We replace the output layer of deep neural nets, typically the softmax function, by a novel interpolating function. And we propose end-to-end training and testing algorithms for this new architecture. Compared to classical neural nets with softmax function as output activation, the surrogate with interpolating function as output activation combines advantages of both deep and manifold learning. The new framework demonstrates the following major advantages: First, it is better applicable to the case with insufficient training data. Second, it significantly improves the generalization accuracy on a wide variety of networks. The algorithm is implemented in PyTorch, and the code is available at https: //github. com/ BaoWangMath/DNN-DataDependentActivation.

AAAI Conference 2017 Conference Paper

Unsupervised Large Graph Embedding

  • Feiping Nie
  • Wei Zhu
  • Xuelong Li

There are many successful spectral based unsupervised dimensionality reduction methods, including Laplacian Eigenmap (LE), Locality Preserving Projection (LPP), Spectral Regression (SR), etc. LPP and SR are two different linear spectral based methods, however, we discover that LPP and SR are equivalent, if the symmetric similarity matrix is doubly stochastic, Positive Semi-Definite (PSD) and with rank p, where p is the reduced dimension. The discovery promotes us to seek low-rank and doubly stochastic similarity matrix, we then propose an unsupervised linear dimensionality reduction method, called Unsupervised Large Graph Embedding (ULGE). ULGE starts with similar idea as LPP, it adopts an efficient approach to construct similarity matrix and then performs spectral analysis efficiently, the computational complexity can reduce to O(ndm), which is a significant improvement compared to conventional spectral based methods which need O(n2 d) at least, where n, d and m are the number of samples, dimensions and anchors, respectively. Extensive experiments on several public available data sets demonstrate the efficiency and effectiveness of the proposed method.

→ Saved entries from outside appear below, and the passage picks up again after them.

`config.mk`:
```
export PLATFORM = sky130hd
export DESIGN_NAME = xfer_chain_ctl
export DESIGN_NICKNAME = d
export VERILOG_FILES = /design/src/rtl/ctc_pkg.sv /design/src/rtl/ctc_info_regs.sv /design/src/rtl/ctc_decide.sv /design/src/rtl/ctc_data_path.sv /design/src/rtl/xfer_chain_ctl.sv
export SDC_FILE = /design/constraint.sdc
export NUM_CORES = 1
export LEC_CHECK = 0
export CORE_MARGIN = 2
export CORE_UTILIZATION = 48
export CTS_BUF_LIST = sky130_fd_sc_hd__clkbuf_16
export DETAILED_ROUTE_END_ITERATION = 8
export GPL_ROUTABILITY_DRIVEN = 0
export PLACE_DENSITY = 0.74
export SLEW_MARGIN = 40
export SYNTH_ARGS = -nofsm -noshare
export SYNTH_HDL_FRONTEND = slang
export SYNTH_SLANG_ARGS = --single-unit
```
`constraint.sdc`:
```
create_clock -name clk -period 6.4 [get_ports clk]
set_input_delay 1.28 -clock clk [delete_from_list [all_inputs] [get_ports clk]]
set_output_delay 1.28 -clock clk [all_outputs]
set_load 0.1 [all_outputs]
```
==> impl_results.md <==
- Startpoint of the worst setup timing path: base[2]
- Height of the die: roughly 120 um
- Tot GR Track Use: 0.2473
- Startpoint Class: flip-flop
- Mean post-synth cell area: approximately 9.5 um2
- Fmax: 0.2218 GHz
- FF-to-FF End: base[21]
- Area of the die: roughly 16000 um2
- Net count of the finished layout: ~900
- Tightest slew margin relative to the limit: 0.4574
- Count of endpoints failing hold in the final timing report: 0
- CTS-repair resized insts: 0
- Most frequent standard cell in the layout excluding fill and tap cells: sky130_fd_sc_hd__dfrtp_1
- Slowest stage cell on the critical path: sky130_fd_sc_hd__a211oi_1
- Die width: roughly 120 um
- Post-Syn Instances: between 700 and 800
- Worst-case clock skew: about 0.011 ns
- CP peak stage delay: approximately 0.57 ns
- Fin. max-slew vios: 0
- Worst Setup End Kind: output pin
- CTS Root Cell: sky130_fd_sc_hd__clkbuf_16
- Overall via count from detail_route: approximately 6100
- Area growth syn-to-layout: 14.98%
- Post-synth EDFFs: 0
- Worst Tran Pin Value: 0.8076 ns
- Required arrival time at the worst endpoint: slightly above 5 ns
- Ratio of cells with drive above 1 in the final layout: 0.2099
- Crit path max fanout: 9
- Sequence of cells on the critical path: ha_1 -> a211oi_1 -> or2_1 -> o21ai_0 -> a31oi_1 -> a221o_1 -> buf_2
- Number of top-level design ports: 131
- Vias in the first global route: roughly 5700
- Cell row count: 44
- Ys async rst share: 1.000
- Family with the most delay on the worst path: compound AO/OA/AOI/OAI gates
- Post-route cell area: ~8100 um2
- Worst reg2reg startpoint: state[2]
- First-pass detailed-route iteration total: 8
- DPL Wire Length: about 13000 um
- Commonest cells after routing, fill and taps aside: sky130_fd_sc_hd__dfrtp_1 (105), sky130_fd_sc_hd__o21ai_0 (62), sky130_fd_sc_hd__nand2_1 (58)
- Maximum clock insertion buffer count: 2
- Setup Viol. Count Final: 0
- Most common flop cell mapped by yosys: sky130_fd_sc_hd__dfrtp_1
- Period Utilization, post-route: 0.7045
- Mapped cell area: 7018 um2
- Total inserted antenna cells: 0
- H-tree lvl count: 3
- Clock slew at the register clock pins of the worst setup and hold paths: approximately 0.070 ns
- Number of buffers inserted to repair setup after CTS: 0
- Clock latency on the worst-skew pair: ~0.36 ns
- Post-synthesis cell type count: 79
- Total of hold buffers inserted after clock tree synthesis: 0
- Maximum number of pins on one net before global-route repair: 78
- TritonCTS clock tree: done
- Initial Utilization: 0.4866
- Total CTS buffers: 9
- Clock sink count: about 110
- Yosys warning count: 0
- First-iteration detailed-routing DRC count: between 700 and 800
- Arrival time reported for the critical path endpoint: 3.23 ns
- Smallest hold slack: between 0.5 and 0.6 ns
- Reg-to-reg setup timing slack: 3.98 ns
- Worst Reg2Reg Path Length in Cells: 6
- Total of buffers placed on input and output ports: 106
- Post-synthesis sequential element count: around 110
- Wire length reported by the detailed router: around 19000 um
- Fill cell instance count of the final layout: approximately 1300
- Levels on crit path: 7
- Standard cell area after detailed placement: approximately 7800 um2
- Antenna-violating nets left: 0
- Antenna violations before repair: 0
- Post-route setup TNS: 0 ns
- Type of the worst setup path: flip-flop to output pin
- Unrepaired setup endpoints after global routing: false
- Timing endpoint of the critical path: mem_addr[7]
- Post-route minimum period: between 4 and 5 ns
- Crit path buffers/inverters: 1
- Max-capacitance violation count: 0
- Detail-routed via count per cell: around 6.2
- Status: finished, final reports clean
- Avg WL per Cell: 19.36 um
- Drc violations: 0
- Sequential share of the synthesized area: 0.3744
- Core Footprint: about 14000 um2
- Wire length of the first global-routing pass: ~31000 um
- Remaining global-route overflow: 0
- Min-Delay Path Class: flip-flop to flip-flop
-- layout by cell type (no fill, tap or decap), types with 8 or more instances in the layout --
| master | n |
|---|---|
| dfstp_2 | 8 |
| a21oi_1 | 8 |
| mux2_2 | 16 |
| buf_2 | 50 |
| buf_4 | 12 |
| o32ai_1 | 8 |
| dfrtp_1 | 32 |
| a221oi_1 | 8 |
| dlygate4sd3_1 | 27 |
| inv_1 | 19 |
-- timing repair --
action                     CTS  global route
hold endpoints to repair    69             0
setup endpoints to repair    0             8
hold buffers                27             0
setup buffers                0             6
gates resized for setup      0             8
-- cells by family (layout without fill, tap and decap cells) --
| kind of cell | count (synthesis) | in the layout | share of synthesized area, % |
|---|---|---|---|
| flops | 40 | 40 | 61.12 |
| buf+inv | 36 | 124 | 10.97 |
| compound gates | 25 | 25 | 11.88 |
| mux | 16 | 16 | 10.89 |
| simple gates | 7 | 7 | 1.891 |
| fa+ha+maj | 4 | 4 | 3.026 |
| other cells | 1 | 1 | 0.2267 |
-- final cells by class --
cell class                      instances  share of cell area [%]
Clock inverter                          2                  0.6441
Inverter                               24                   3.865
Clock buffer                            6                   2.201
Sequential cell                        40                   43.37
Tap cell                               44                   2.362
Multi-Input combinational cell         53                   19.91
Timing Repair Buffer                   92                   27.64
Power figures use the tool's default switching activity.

AAAI Conference 2016 Conference Paper

Unsupervised Feature Selection with Structured Graph Optimization

  • Feiping Nie
  • Wei Zhu
  • Xuelong Li

Since amounts of unlabelled and high-dimensional data needed to be processed, unsupervised feature selection has become an important and challenging problem in machine learning. Conventional embedded unsupervised methods always need to construct the similarity matrix, which makes the selected features highly depend on the learned structure. However real world data always contain lots of noise samples and features that make the similarity matrix obtained by original data can’t be fully relied. We propose an unsupervised feature selection approach which performs feature selection and local structure learning simultaneously, the similarity matrix thus can be determined adaptively. Moreover, we constrain the similarity matrix to make it contain more accurate information of data structure, thus the proposed approach can select more valuable features. An efficient and simple algorithm is derived to optimize the problem. Experiments on various benchmark data sets, including handwritten digit data, face image data and biomedical data, validate the effectiveness of the proposed approach.